━━━━━ Recorded information

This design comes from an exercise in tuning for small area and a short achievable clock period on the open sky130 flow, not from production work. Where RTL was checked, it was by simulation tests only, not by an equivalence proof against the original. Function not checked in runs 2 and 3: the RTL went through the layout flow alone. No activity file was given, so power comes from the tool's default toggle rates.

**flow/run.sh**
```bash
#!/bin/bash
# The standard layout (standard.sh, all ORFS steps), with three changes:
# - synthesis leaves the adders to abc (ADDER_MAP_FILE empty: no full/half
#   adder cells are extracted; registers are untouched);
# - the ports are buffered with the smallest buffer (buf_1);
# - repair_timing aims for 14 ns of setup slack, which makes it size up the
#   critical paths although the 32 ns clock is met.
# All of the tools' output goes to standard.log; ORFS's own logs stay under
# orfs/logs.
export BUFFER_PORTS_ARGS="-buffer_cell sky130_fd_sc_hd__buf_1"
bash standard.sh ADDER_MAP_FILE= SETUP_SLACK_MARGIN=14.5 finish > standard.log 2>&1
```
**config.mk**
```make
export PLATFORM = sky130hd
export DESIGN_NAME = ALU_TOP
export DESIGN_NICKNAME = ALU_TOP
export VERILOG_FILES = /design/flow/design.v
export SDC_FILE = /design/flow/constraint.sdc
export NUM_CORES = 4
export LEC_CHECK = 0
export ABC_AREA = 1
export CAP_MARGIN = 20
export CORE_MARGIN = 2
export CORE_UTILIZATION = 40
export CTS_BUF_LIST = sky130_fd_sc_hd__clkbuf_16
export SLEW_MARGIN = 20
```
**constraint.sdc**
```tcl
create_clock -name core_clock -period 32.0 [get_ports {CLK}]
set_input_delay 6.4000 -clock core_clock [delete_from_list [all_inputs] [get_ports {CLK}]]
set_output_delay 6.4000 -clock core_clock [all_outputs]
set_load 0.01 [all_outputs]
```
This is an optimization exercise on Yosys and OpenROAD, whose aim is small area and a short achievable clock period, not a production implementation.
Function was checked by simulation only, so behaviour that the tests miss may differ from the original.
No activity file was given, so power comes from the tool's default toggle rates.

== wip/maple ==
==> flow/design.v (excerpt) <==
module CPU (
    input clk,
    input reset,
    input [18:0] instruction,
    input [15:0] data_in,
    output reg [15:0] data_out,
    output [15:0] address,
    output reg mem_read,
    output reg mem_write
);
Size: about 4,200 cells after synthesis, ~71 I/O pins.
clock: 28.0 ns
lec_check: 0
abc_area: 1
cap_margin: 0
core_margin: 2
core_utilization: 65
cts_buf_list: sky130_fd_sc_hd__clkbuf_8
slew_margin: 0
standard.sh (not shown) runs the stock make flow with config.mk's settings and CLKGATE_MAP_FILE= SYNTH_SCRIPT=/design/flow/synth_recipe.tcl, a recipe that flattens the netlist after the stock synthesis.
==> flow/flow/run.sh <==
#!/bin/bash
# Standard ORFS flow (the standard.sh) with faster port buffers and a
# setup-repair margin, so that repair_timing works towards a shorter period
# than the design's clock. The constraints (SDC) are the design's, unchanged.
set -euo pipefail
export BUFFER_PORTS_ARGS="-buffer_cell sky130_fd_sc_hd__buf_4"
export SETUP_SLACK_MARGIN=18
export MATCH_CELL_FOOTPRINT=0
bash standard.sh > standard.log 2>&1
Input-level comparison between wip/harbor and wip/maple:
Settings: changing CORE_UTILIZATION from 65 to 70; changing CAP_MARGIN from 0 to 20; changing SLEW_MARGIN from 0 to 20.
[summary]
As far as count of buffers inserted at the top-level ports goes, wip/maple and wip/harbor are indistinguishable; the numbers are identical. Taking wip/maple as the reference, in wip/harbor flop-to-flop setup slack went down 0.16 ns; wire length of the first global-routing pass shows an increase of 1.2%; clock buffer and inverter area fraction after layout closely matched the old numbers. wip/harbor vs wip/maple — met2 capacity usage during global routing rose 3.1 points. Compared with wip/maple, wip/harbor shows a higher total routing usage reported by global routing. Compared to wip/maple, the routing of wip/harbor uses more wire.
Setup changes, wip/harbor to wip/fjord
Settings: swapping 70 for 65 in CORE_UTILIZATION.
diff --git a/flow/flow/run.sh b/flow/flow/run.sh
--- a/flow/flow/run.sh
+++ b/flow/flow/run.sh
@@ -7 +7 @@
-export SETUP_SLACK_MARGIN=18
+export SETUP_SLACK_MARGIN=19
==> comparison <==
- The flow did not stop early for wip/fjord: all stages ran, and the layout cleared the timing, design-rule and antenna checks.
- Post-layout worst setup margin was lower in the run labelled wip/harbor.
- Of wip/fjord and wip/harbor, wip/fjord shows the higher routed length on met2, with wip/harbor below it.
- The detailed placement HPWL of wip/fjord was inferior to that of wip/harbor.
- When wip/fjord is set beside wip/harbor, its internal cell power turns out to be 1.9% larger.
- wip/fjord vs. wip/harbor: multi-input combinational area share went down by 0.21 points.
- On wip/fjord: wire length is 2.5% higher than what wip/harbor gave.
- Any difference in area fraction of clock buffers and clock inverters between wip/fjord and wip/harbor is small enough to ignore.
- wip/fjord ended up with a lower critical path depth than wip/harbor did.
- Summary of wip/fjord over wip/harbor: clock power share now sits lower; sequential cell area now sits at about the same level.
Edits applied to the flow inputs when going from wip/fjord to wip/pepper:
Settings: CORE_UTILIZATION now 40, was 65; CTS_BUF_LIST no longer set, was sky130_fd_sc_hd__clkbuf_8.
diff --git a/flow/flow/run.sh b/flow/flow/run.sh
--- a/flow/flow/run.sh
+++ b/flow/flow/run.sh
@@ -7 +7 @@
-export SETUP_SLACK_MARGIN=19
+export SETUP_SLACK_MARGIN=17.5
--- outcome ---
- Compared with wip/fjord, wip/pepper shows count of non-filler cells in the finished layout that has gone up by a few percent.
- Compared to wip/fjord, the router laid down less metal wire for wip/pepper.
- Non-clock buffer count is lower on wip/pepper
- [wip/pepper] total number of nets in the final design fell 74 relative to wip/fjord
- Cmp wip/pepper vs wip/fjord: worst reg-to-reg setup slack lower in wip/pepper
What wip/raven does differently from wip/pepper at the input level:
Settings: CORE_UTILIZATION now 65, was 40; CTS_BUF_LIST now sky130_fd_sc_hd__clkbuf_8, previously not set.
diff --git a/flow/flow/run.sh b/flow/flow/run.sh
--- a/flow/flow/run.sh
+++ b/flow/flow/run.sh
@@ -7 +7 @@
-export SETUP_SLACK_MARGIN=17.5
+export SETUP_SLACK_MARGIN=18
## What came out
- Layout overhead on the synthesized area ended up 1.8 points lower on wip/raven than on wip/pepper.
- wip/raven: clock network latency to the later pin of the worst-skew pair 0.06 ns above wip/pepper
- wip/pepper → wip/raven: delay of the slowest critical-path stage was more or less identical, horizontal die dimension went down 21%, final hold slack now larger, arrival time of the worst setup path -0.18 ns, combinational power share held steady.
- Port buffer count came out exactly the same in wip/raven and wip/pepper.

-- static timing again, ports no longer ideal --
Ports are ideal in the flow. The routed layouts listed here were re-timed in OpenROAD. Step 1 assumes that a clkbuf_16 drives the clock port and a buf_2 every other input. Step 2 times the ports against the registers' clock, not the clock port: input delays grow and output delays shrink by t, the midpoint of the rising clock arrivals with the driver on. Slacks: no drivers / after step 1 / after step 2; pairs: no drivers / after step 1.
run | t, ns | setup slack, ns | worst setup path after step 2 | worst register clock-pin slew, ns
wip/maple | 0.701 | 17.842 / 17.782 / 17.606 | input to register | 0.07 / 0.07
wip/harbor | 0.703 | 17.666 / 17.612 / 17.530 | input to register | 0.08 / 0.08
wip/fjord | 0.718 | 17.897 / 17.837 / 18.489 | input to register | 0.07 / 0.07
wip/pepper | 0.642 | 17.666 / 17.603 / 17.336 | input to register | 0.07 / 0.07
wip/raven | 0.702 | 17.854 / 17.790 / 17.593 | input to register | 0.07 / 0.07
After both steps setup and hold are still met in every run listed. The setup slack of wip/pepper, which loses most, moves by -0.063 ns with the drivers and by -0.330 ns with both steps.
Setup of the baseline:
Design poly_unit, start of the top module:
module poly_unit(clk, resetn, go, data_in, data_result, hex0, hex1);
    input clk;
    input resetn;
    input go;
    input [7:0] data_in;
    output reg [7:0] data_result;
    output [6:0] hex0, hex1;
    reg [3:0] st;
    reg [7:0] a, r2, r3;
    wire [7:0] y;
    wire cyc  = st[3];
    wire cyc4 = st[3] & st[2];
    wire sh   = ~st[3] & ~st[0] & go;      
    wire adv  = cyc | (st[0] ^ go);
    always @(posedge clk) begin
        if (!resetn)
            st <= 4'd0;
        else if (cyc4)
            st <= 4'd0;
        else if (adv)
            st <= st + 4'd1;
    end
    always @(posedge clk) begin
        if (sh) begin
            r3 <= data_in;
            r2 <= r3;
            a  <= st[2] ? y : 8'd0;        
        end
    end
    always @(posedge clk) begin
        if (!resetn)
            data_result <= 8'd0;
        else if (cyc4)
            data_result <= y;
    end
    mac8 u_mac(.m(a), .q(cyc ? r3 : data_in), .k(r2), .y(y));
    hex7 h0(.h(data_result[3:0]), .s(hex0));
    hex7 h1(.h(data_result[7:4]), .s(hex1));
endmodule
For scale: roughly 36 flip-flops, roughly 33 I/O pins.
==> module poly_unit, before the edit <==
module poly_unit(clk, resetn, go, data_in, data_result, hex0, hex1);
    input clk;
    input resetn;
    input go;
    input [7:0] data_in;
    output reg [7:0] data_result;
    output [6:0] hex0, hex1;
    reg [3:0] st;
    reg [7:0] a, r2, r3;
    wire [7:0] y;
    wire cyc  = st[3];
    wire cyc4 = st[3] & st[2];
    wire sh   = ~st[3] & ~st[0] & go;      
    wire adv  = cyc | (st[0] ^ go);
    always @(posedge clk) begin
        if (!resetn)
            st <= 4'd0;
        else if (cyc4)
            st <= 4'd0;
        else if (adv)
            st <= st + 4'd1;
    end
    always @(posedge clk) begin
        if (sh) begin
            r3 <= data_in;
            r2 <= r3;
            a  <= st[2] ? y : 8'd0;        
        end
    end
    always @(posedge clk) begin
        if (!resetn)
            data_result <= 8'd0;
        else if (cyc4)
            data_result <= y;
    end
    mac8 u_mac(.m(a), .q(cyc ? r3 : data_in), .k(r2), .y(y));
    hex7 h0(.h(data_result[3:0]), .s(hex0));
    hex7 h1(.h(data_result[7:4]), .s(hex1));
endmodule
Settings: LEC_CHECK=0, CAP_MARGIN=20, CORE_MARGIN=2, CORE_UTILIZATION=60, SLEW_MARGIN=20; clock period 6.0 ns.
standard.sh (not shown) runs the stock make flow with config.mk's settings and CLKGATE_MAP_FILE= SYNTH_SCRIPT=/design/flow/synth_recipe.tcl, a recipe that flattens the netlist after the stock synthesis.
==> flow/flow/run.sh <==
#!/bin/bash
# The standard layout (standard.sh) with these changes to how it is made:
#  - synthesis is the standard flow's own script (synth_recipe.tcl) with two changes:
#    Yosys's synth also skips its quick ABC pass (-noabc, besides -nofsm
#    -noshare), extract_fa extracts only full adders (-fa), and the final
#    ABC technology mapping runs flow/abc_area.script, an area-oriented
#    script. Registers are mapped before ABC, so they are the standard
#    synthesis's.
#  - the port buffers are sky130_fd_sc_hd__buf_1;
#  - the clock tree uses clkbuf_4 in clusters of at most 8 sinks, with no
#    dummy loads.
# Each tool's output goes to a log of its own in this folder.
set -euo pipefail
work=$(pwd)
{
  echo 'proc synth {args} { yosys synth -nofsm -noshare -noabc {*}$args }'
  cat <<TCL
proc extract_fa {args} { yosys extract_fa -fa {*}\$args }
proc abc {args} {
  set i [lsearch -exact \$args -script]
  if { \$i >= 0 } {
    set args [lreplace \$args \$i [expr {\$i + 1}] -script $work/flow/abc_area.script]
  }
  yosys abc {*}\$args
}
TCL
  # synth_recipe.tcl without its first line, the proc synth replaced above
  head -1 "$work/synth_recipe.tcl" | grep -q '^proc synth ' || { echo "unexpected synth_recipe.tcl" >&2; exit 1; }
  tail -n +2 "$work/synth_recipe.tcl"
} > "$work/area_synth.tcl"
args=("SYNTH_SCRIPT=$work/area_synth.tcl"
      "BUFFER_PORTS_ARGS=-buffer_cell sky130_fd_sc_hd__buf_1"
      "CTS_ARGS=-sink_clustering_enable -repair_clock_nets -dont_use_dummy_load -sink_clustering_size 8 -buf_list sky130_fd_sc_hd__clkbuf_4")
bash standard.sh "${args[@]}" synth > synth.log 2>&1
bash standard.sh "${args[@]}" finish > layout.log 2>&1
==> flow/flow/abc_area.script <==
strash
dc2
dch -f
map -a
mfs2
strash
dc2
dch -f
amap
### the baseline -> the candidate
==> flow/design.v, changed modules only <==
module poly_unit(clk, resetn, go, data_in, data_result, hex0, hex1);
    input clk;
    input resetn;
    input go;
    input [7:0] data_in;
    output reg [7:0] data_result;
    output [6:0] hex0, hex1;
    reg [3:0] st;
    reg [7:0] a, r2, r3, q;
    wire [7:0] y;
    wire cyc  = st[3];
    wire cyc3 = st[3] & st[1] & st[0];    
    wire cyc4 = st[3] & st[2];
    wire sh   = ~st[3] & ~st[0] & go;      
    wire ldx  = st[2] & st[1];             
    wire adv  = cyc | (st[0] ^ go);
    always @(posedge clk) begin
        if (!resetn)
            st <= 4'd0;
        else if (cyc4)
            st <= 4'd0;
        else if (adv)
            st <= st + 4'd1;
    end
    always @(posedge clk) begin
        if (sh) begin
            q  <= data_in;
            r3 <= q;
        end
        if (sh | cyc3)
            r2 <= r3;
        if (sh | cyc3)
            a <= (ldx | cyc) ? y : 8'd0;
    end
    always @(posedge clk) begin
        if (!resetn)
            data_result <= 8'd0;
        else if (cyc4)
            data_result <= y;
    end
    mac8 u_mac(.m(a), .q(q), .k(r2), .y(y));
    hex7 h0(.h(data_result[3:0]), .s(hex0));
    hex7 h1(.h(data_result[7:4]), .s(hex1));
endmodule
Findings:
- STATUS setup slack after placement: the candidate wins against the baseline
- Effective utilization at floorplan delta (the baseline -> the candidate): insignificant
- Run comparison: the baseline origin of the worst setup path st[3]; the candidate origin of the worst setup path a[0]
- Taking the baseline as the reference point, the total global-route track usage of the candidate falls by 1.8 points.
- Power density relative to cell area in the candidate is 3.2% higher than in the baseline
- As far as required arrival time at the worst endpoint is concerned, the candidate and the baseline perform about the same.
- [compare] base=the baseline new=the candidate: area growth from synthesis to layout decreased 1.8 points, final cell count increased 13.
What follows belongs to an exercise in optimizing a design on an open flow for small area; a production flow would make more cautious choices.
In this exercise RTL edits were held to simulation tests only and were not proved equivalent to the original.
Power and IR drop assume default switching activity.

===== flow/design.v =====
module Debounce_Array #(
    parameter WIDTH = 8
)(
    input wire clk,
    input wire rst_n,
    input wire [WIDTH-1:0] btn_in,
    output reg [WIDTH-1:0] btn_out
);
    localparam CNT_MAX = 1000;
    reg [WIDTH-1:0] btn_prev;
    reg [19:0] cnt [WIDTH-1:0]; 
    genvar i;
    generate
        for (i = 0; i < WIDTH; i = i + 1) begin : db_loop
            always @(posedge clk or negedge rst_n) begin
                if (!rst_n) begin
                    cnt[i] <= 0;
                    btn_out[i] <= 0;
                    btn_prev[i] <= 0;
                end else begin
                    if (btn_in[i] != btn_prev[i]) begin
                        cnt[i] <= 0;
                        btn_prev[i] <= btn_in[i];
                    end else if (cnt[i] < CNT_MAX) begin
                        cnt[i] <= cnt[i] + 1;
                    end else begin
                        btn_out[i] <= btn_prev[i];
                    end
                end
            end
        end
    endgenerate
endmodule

━━━━━━━━━━

• [Work to complete]: Search the material above for lines containing the string "noabc", then pull them out.

• [Written answer]:
#    Yosys's synth also skips its quick ABC pass (-noabc, besides -nofsm
  echo 'proc synth {args} { yosys synth -nofsm -noshare -noabc {*}$args }'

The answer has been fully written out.